Libbitcoin for Core people

AntoineP · October 28, 2024, 7:09pm

Recently Eric Voskuil shared a benchmark of doing IBD with Libbitcoin versus Bitcoin Core, showing that Libbitcoin could perform IBD 15x faster than Core with -assumevalid.

Libbitcoin’s approach is very different from Bitcoin Core. This writeup intends to summarize how Libbitcoin functions for someone familiar with Bitcoin Core’s approach. This discusses the behaviour of upcoming, not yet released, version 4 of Libbitcoin.

Libbitcoin is event-based. It will kick-off multiple asynchronous tasks (it uses Boost ASIO). As you’ll see later it’s important as it enables it to take full advantage of its approach of splitting the various validation steps into checks which require strict, partial or no ordering.

Libbitcoin’s database is conceptually relational but the storage is abstracted out so different backends can be implemented. Conceptually the Libbitcoin node’s database has a table for headers, transactions, transaction inputs and transaction outputs. It maintains an index from confirmation height to header, header to transactions, transaction to header (only transactions confirmed in the best chain) and transaction output to its spending transaction.

To sync, Libbitcoin will spin up a hundred (by default) connections (more on how it handles connections later) and will redundantly request headers from all its peers. Once it gets a chain of headers which is “current”, as defined by being less than 1h older than the system time (by default), it will start querying blocks from its peers. Blocks queries are spread across all peers.

Libbitcoin breaks down block validation into steps which need partial ordering and those that require strict ordering. Some checks (for instance block size, or transaction nLockTime) don’t require any ordering. Checking scripts only require that you have seen the transactions that are being spent (partial ordering). Validating that the inputs actually exist requires that you went through all the blocks in order and checked the corresponding outputs were created and never spent (strict ordering). Libbitcoin will perform these checks, as well as the actual block downloading, concurrently.

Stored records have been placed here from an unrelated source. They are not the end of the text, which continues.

--- config.mk ---
export PLATFORM = sky130hd
export DESIGN_NAME = dyn_branch_predictor
export DESIGN_NICKNAME = d
export VERILOG_FILES = /design/src/bp_pkg.sv /design/src/bp_ctrl.sv /design/src/dyn_branch_predictor.sv /design/src/pred_table.sv /design/src/redirect_unit.sv
export SDC_FILE = /design/constraint.sdc
export NUM_CORES = 1
export LEC_CHECK = 0
export BUFFER_PORTS_ARGS = -buffer_cell sky130_fd_sc_hd__buf_2
export CORE_MARGIN = 5
export CORE_UTILIZATION = 40
export DETAILED_ROUTE_END_ITERATION = 7
export HOLD_SLACK_MARGIN = 0.08
export MAX_ROUTING_LAYER = met4
export PLACE_DENSITY = 0.69
export SLEW_MARGIN = 20
export SYNTH_ARGS = -nofsm -noshare
export SYNTH_HDL_FRONTEND = slang
export SYNTH_HIERARCHICAL = 1
export SYNTH_SLANG_ARGS = --single-unit
export TNS_END_PERCENT = 100
--- constraint.sdc ---
create_clock -name clk -period 2.75 [get_ports clk]
set_input_delay 0.275 -clock clk [delete_from_list [all_inputs] [get_ports clk]]
set_output_delay 0.275 -clock clk [all_outputs]
set_load 0.01 [all_outputs]
`src/sprite_pkg.sv`:
```
`default_nettype none

package sprite_pkg;

    localparam int coord_w = 16;

    typedef logic signed [coord_w-1:0] coord_t;
    typedef logic [15:0] color_t;
    typedef logic [5:0] step_t;    // mesh step 0..47
    typedef logic [1:0] lane_t;    // 0 left, 1 middle, 2/3 right

    localparam step_t box_steps = 6'd30;
    localparam step_t mesh_steps = 6'd48;

    // lane edges in x
    localparam coord_t left_lane_left = -16'sd112;
    localparam coord_t left_lane_right = -16'sd80;
    localparam coord_t mid_lane_left = -16'sd16;
    localparam coord_t mid_lane_right = 16'sd16;
    localparam coord_t right_lane_left = 16'sd80;
    localparam coord_t right_lane_right = 16'sd112;

    localparam coord_t depth_close = 16'sd176;
    localparam coord_t depth_far = 16'sd208;
    localparam coord_t ground_y = 16'sd128;
    localparam coord_t lane_start_z = 16'sd64;
    localparam coord_t lane_end_z = 16'sd512;
    localparam coord_t line_width = 16'sd4;

    typedef enum logic [2:0] {
        FRONT,
        SIDE_LEFT,
        SIDE_RIGHT,
        TOP,
        BOTTOM,
        LANE_LINE
    } face_e;

    typedef enum logic {
        IDLE,
        ACTIVE
    } seq_state_e;

    function automatic color_t face_color(face_e face);
        case (face)
            FRONT:      face_color = 16'h0400;
            SIDE_LEFT:  face_color = 16'h0200;
            SIDE_RIGHT: face_color = 16'h0200; // same shade as the left side
            TOP:        face_color = 16'h1404;
            BOTTOM:     face_color = 16'h2204;
            LANE_LINE:  face_color = 16'h0000; // black lines
            default:    face_color = 16'h0000;
        endcase
    endfunction

endpackage

`default_nettype wire

```
`src/vertex_step_if.sv`:
```
`timescale 1ns/1ps
`default_nettype none

interface vertex_step_if import sprite_pkg::*; ();

    step_t  step;
    logic   step_valid;
    logic   tri_start;   // first vertex of a triangle
    coord_t lane_left;
    coord_t lane_right;
    coord_t top_y;       // negated player height
    logic   ducking;

    modport seq (
        output step, step_valid, tri_start, lane_left, lane_right, top_y, ducking
    );

    modport sink (
        input step, step_valid, tri_start, lane_left, lane_right, top_y, ducking
    );

endinterface

`default_nettype wire

```
`src/sprite_sequencer.sv`:
```
`timescale 1ns/1ps
`default_nettype none

module sprite_sequencer import sprite_pkg::*; (
    input wire clk,
    input wire rst,
    input wire activate,
    input wire coord_t player_height,
    input wire lane_t player_lane,
    input wire ducking,
    vertex_step_if.seq steps,
    output logic busy
);

    seq_state_e state;
    step_t step;
    logic [1:0] mod3;
    logic accept;
    coord_t lane_left;
    coord_t lane_right;
    coord_t top_y;
    logic duck_latched;

    assign accept = (state == IDLE) && activate;
    // also high on the accepting cycle so active lines up with edge A
    assign busy = accept || (state == ACTIVE);

    always_ff @(posedge clk) begin
        if (rst) begin
            state <= IDLE;
            step <= '0;
            mod3 <= '0;
        end else if (accept) begin
            state <= ACTIVE;
            step <= '0;
            mod3 <= '0;
        end else if (state == ACTIVE) begin
            if (step == mesh_steps - 6'd1) begin
                state <= IDLE;
                step <= '0;
                mod3 <= '0;
            end else begin
                step <= step + 6'd1;
                mod3 <= (mod3 == 2'd2) ? 2'd0 : mod3 + 2'd1;
            end
        end
    end

    // run parameters, held for the whole mesh
    always_ff @(posedge clk) begin
        if (accept) begin
            case (player_lane)
                2'd0: begin
                    lane_left <= left_lane_left;
                    lane_right <= left_lane_right;
                end
                2'd1: begin
                    lane_left <= mid_lane_left;
                    lane_right <= mid_lane_right;
                end
                default: begin
                    lane_left <= right_lane_left;
                    lane_right <= right_lane_right;
                end
            endcase
            top_y <= -player_height;
            duck_latched <= ducking;
        end
    end

    assign steps.step = step;
    assign steps.step_valid = (state == ACTIVE);
    assign steps.tri_start = (mod3 == 2'd0);
    assign steps.lane_left = lane_left;
    assign steps.lane_right = lane_right;
    assign steps.top_y = top_y;
    assign steps.ducking = duck_latched;

endmodule

`default_nettype wire

```
`src/player_box_geometry.sv`:
```
`timescale 1ns/1ps
`default_nettype none

module player_box_geometry import sprite_pkg::*; #(
    parameter coord_t stand_height = 16'sd32,
    parameter coord_t duck_height = 16'sd16
) (
    vertex_step_if.sink steps,
    output coord_t box_x,
    output coord_t box_y,
    output coord_t box_z,
    output face_e box_face
);

    logic [2:0] corner; // {x right, y bottom, z far}
    coord_t bottom_y;

    assign bottom_y = steps.top_y - (steps.ducking ? duck_height : stand_height);

    always_comb begin
        case (steps.step)
            6'd0:  corner = 3'b000; // front
            6'd1:  corner = 3'b100;
            6'd2:  corner = 3'b010;
            6'd3:  corner = 3'b010;
            6'd4:  corner = 3'b100;
            6'd5:  corner = 3'b110;
            6'd6:  corner = 3'b000; // left side
            6'd7:  corner = 3'b010;
            6'd8:  corner = 3'b011;
            6'd9:  corner = 3'b011;
            6'd10: corner = 3'b001;
            6'd11: corner = 3'b000;
            6'd12: corner = 3'b100; // right side
            6'd13: corner = 3'b110;
            6'd14: corner = 3'b111;
            6'd15: corner = 3'b111;
            6'd16: corner = 3'b101;
            6'd17: corner = 3'b100;
            6'd18: corner = 3'b000; // top
            6'd19: corner = 3'b100;
            6'd20: corner = 3'b101;
            6'd21: corner = 3'b101;
            6'd22: corner = 3'b001;
            6'd23: corner = 3'b000;
            6'd24: corner = 3'b010; // bottom
            6'd25: corner = 3'b110;
            6'd26: corner = 3'b111;
            6'd27: corner = 3'b111;
            6'd28: corner = 3'b011;
            6'd29: corner = 3'b010;
            default: corner = 3'b000;
        endcase
    end

    assign box_x = corner[2] ? steps.lane_right : steps.lane_left;
    assign box_y = corner[1] ? bottom_y : steps.top_y;
    assign box_z = corner[0] ? depth_far : depth_close;

    always_comb begin
        if (steps.step < 6'd6) begin
            box_face = FRONT;
        end else if (steps.step < 6'd12) begin
            box_face = SIDE_LEFT;
        end else if (steps.step < 6'd18) begin
            box_face = SIDE_RIGHT;
        end else if (steps.step < 6'd24) begin
            box_face = TOP;
        end else begin
            box_face = BOTTOM;
        end
    end

endmodule

`default_nettype wire

```
`src/lane_line_geometry.sv`:
```
`timescale 1ns/1ps
`default_nettype none

module lane_line_geometry import sprite_pkg::*; (
    vertex_step_if.sink steps,
    output coord_t line_x,
    output coord_t line_y,
    output coord_t line_z
);

    step_t rel;            // step within the lane part
    logic [2:0] edge_idx;
    logic [1:0] corner_idx;
    coord_t edge_x;
    coord_t inner_x;

    assign rel = steps.step - box_steps;
    assign edge_idx = 3'(rel / 6'd3);
    assign corner_idx = 2'(rel % 6'd3);

    always_comb begin
        case (edge_idx)
            3'd0: edge_x = left_lane_left;
            3'd1: edge_x = left_lane_right;
            3'd2: edge_x = mid_lane_left;
            3'd3: edge_x = mid_lane_right;
            3'd4: edge_x = right_lane_left;
            3'd5: edge_x = right_lane_right;
            default: edge_x = left_lane_left;
        endcase
    end

    // thin side grows into the lane
    assign inner_x = edge_idx[0] ? edge_x - line_width : edge_x + line_width;

    assign line_x = (corner_idx == 2'd1) ? inner_x : edge_x;
    assign line_y = ground_y;
    assign line_z = (corner_idx == 2'd2) ? lane_end_z : lane_start_z;

endmodule

`default_nettype wire

```
`src/vertex_output_stage.sv`:
```
`timescale 1ns/1ps
`default_nettype none

module vertex_output_stage import sprite_pkg::*; #(
    parameter coord_t z_offset = 16'sd0
) (
    input wire clk,
    input wire rst,
    input wire busy,
    input wire coord_t box_x,
    input wire coord_t box_y,
    input wire coord_t box_z,
    input wire face_e box_face,
    input wire coord_t line_x,
    input wire coord_t line_y,
    input wire coord_t line_z,
    vertex_step_if.sink steps,
    output logic [3*coord_w-1:0] vertex,
    output color_t color,
    output logic new_triangle,
    output logic active
);

    logic in_box;
    coord_t sel_x;
    coord_t sel_y;
    coord_t sel_z;
    face_e face;

    assign in_box = steps.step < box_steps;
    assign sel_x = in_box ? box_x : line_x;
    assign sel_y = in_box ? box_y : line_y;
    assign sel_z = (in_box ? box_z : line_z) + z_offset;
    assign face = in_box ? box_face : LANE_LINE;

    always_ff @(posedge clk) begin
        if (rst) begin
            active <= 1'b0;
            new_triangle <= 1'b0;
        end else begin
            active <= busy;
            new_triangle <= steps.step_valid && steps.tri_start;
        end
    end

    // vertex and colour hold between runs
    always_ff @(posedge clk) begin
        if (steps.step_valid) begin
            vertex <= {sel_x, sel_y, sel_z};
            color <= face_color(face);
        end
    end

endmodule

`default_nettype wire

```
`src/sprite_creator.sv`:
```
`timescale 1ns/1ps
`default_nettype none

module sprite_creator import sprite_pkg::*; #(
    parameter coord_t stand_height = 16'sd32,
    parameter coord_t duck_height = 16'sd16,
    parameter coord_t z_offset = 16'sd0
) (
    input wire clk,
    input wire rst,
    input wire coord_t player_height,
    input wire lane_t player_lane,
    input wire activate,       // one-cycle strobe
    input wire ducking,
    output logic [3*coord_w-1:0] vertex,
    output color_t color,
    output logic new_triangle,
    output logic active
);

    vertex_step_if steps_if ();

    logic busy;
    coord_t box_x;
    coord_t box_y;
    coord_t box_z;
    face_e box_face;
    coord_t line_x;
    coord_t line_y;
    coord_t line_z;

    sprite_sequencer seq0 (
        .clk(clk),
        .rst(rst),
        .activate(activate),
        .player_height(player_height),
        .player_lane(player_lane),
        .ducking(ducking),
        .steps(steps_if.seq),
        .busy(busy)
    );

    player_box_geometry #(
        .stand_height(stand_height),
        .duck_height(duck_height)
    ) box0 (
        .steps(steps_if.sink),
        .box_x(box_x),
        .box_y(box_y),
        .box_z(box_z),
        .box_face(box_face)
    );

    lane_line_geometry lines0 (
        .steps(steps_if.sink),
        .line_x(line_x),
        .line_y(line_y),
        .line_z(line_z)
    );

    vertex_output_stage #(
        .z_offset(z_offset)
    ) out0 (
        .clk(clk),
        .rst(rst),
        .busy(busy),
        .box_x(box_x),
        .box_y(box_y),
        .box_z(box_z),
        .box_face(box_face),
        .line_x(line_x),
        .line_y(line_y),
        .line_z(line_z),
        .steps(steps_if.sink),
        .vertex(vertex),
        .color(color),
        .new_triangle(new_triangle),
        .active(active)
    );

endmodule

`default_nettype wire

```
`config.mk`:
```
export PLATFORM = sky130hd
export DESIGN_NAME = sprite_creator
export DESIGN_NICKNAME = d
export VERILOG_FILES = /design/src/sprite_pkg.sv /design/src/vertex_step_if.sv /design/src/sprite_sequencer.sv /design/src/player_box_geometry.sv /design/src/lane_line_geometry.sv /design/src/vertex_output_stage.sv /design/src/sprite_creator.sv
export SDC_FILE = /design/constraint.sdc
export NUM_CORES = 1
export LEC_CHECK = 0
export ABC_AREA = 1
export BUFFER_PORTS_ARGS = -buffer_cell sky130_fd_sc_hd__buf_2
export CORE_ASPECT_RATIO = 0.7
export CORE_UTILIZATION = 30
export DETAILED_ROUTE_END_ITERATION = 12
export PLACE_DENSITY = 0.53
export SKIP_LAST_GASP = 1
export SLEW_MARGIN = 20
export SYNTH_ARGS = -nofsm -noshare
export SYNTH_HDL_FRONTEND = slang
export SYNTH_SLANG_ARGS = --single-unit
```
`constraint.sdc`:
```
create_clock -name clk -period 3.5 [get_ports clk]
set_input_delay 0 -clock clk [delete_from_list [all_inputs] [get_ports clk]]
set_output_delay 0 -clock clk [all_outputs]
set_load 0.1 [all_outputs]
```
==> impl_results.md <==
* Starting Density at roughly a third
* Largest net degree at the start of global routing at 27
* RePlAce Congestion at around 0.8
* Fin Hold WS at approximately 0.011 ns
* Critical Path RT at about 3.6 ns
* Final Hold Fails at 0
* Post-Syn Area at ~4000 um^2
* H-tree depth at 3
* Post-synth top area share at between 40% and 50%
* TritonCTS clock tree: yes
* Syn Area/Cell at between 9 and 10 um^2
* Gate Count Post-Synth at between 400 and 500
* Die height at between 90 and 100 um
* DRC at 0
* F_max at approximately 0.3 GHz
* Worst slew pin tran at a little under 0.6 ns
* PD cells at roughly 460 nW/um^2
* First-pass GRT wire length at 13400 um
* Max incr delay on CP at about 0.38 ns
* Yosys warnings at 0
* Wire per inst at ~12 um
* Later-pin clock latency in the skew report at about 0.33 ns
* P_int at ~1.6 mW
* Die area at between 10000 and 15000 um^2
* Synth Register Bits at 69
* Max Cap Viol at 0
* Primary FF master, synth: edfxtp_1
* Worst Setup Start Kind: register
* CP Capture Type: register
* Combinational power share at about 20%
* Clk sinks at 69
* Gr ovfl total at 0
* Flop pwr share at between 40% and 50%
* Number of global-route vias before repair at between 2000 and 3000
* Post-synth EDFFs at 55
* Die width at 140 um
* Async S/R FF share, synth at 0%
* Top Family by Delay on Critical Path: simple AND/OR/NAND/NOR gates
* Dominant cells by area after synthesis: edfxtp_1 41%, dfxtp_1 7.0%, nand2_1 6.8%
* Row Count at 34
* Slowest CP cell: dfxtp_4
* CTS buffer count at 9
* Drt first pass iters at 5
* Area of the multi-input gates at approximately 1700 um^2
* Net Sw Frac at 32.8%
* Worst vdd ir at approximately 230 uV
* Most common cell after layout, fill and taps aside: nand2_1
* Clock skew at slightly below 0.004 ns
* Reg2reg end: out0.vertex[38]
* Hold Path End: seq0.steps.top_y[8]
* DRT iter0 DRCs at ~120
* Area delta synth->final at 26.1%
* I/O pin cnt at between 80 and 90
* Relative slew slack at between 60% and 70%
* Port bufs at 63
* Nets at approximately 580
* Status: complete, no violations
* Layout filler cell count at between 1000 and 1500
* Crit share post-route at 95.6%
* CTS Buffer Depth at 2
* P_sw at between 700 and 800 uW
* Slew Viols, Final at 0
* Core ar. at 12800 um^2
* Clock share of power at approximately 39%
* Reg2reg path depth at 24
* WP buf/inv at 5
* Core Util, Final at about two fifths
* FF-to-FF Start: seq0.steps.step[1]
* Fin crit period at 3.35 ns
* Critical path, cell by cell: inv_2 > ha_4 > nand2_1 > inv_1 > nand3_2 > inv_2 > nand4_1 > nand3_2 > nand2_2 > nand3_2 > inv_1 > ha_2 > inv_2 > nand3_4 > nor2_4 > nand2_4 > xor2_2 > ha_2 > or2_4 > nand3b_1 > nand3b_1 > nand2_1 > nand3_1 > nand2_1
* Worst EP arrival at 3.43 ns
* Post-DP HPWL at roughly 6200 um
* Drt total wl at approximately 8400 um
* Hold WC Path Type: input pin to register
* Routed via count at 3089
* Static Leak at between 2 and 2.5 nW
* Worst-path clk slew at around 0.06 ns
* Hold path start: player_height[8]
* Initial antenna violation count at 1
* Sequential area share after synthesis at between 40% and 50%
* R2R setup slack at 0.15 ns
* Vias per inst at 4.34
* Register area at 1940 um^2
* Root buffer cell: clkbuf_16
* Leading area contributor after synthesis: edfxtp_1
* Total Routing Usage GR at between 10% and 20%
* Fraction of layout cells with a size suffix above 1 at between 20% and 30%
* Endpoints failing setup at 0
* Hold Path Stages at 2
* Most frequent cells in the layout: 70 x nand2_1, 65 x inv_1, 63 x buf_2
* Crit path kind: register to register
* Post-route ant nets at 0
* Worst Path Max Fanout at 4
* Cell variety after synth at 44
-- cell families (layout without fill, tap and decap cells) --
| family | after synthesis | count (layout) | synth area share [%] |
|---|---|---|---|
| xor+xnor | 21 | 21 | 4.57 |
| compound gates | 40 | 40 | 5.94 |
| flops | 69 | 69 | 48.0 |
| mux | 3 | 3 | 0.840 |
| fa+ha+maj | 14 | 14 | 4.54 |
| other cells | 1 | 25 | 0.0932 |
| simple gates | 184 | 184 | 21.9 |
| buf+inv | 114 | 193 | 14.1 |
-- layout make-up --
cell class / count / area share, %
clock buffer: 9 / 4.44
sequential: 69 / 38.3
timing repair buffer: 100 / 12.4
multi-input combinational: 286 / 33.7
antenna: 1 / 0.0493
inverter: 77 / 5.75
clock inverter: 7 / 1.48
tap: 162 / 4.00
-- registers in the layout, indices dropped and copies added, names as in the netlist, named ones only --
register,flops
out0.vertex,27
seq0.steps.top_y,16
seq0.steps.step,6
out0.color,5
seq0.steps.lane_left,3
seq0.steps.lane_right,3
seq0.mod3,2
out0.active,1
out0.new_triangle,1
seq0.steps.ducking,1
seq0.steps.step_valid,1
-- worst register-to-register path: stages, from the launching register on --
cell      delay [ns]
dfxtp_4         0.38
inv_2           0.06
ha_4            0.26
nand2_1         0.05
inv_1           0.06
nand3_2         0.08
inv_2           0.09
nand4_1         0.13
nand3_2         0.14
nand2_2         0.07
nand3_2         0.07
inv_1           0.06
ha_2            0.18
inv_2           0.07
nand3_4         0.09
nor2_4          0.12
nand2_4         0.07
xor2_2          0.15
ha_2            0.19
or2_4           0.26
nand3b_1        0.19
nand3b_1        0.13
nand2_1         0.08
nand3_1         0.07
nand2_1         0.06
-- stage by stage --
step | power, mW | TNS, ns | worst slack, ns | cells | cell area (um^2)
after CTS | 2.35 | 0 | 0.00589 | 704 | 4940
after detailed placement | 1.42 | -0.682 | -0.139 | 675 | 4490
final | 2.32 | 0 | 0.154 | 711 | 5070
after global routing | 2.41 | -0.269 | -0.0639 | 711 | 5070
after floorplan | 1.37 | 0 | 0.00939 | 469 | 4110
after global placement | 1.41 | 0 | 0.0131 | 675 | 4490
-- power by group through the flow --
stage	clock network, mW	registers (mW)	logic, mW
finish	0.916	0.949	0.460
global route	0.973	0.953	0.483
CTS	0.944	0.950	0.458
detailed placement	0	0.968	0.448
global placement	0	0.967	0.445
floorplan	0	1.10	0.266
-- metal layers --
layer	GRT usage, %	vias to the layer above	part of all wire, %
li1	-	1592	-
met1	17.3	1387	51
met2	18.0	97	41
met3	4.52	13	7.0
met4	4.31	0	1.4
met5	0	-	0
-- what timing repair did --
| item | in CTS | in global routing |
|---|---|---|
| endpoints found under the setup margin | 6 | 7 |
| hold endpoints to repair | 15 | 1 |
| gates resized for setup | 8 | 23 |
| buffers inserted | 2 | 5 |
| pin swaps | 7 | 20 |
| hold buffers | 11 | 1 |
-- Yosys cell counts, drive strengths merged (2+ instances only) --
cell and instances:
xnor2 4, clkinv 2, o21a 2, a21oi 11
nand3b 5, nor3 7, ha 13, xor2 17
mux2 3, dfxtp 14, nand3 28, clkbuf 2
o21ai 17, nor4 5, nand2 86, inv 75
buf 35, edfxtp 55, nor2 45, nand4 6
o211ai 3
-- how the worst max path moves through the flow --
stage	startpoint	endpoint	slack [ns]	cells after the start
final	seq0.steps.step[1]	out0.vertex[38]	0.15	24
after CTS	seq0.steps.step[1]	out0.vertex[38]	0.006	25
after global routing	seq0.steps.step[1]	out0.vertex[38]	-0.06	24
after floorplan	seq0.steps.step[1]	out0.vertex[6]	0.009	26
after detailed placement	seq0.steps.step[2]	out0.vertex[38]	-0.14	23
after global placement	seq0.steps.step[2]	out0.vertex[6]	0.01	24
(Power assumes the default switching activity.)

When a block is downloaded, checks which don’t require ordering are performed and then the transactions are stored. Of course this is fine to do DoS-wise because it only considers transactions which are part of the chain with the most PoW. Concurrently the validation (see below for terminology) thread will perform for all new transactions the check which only require partial ordering. That is, all checks (including script) but whether inputs exist (and also relative timelocks, interestingly). The confirmability (see terminology below) thread will, still in parallel, check for a range of validated blocks whether all inputs spent by these transactions exist and are yet unspent. If they are it will for each transaction insert an entry in the transaction → header index, which conceptually “marks the block as confirmed”. So the steps are 1) download 2) validation 3) confirmability but those happen concurrently for different ranges of blocks.

Note that for blocks below the milestone (see below for terminology), Libbitcoin will skip validation and confirmability (see below for terminology) checks. Of course it will still check transactions were properly committed, i.e. no malleation of either transactions or witnesses. This is in my opinion a similar threat model to Bitcoin Core’s -assumevalid.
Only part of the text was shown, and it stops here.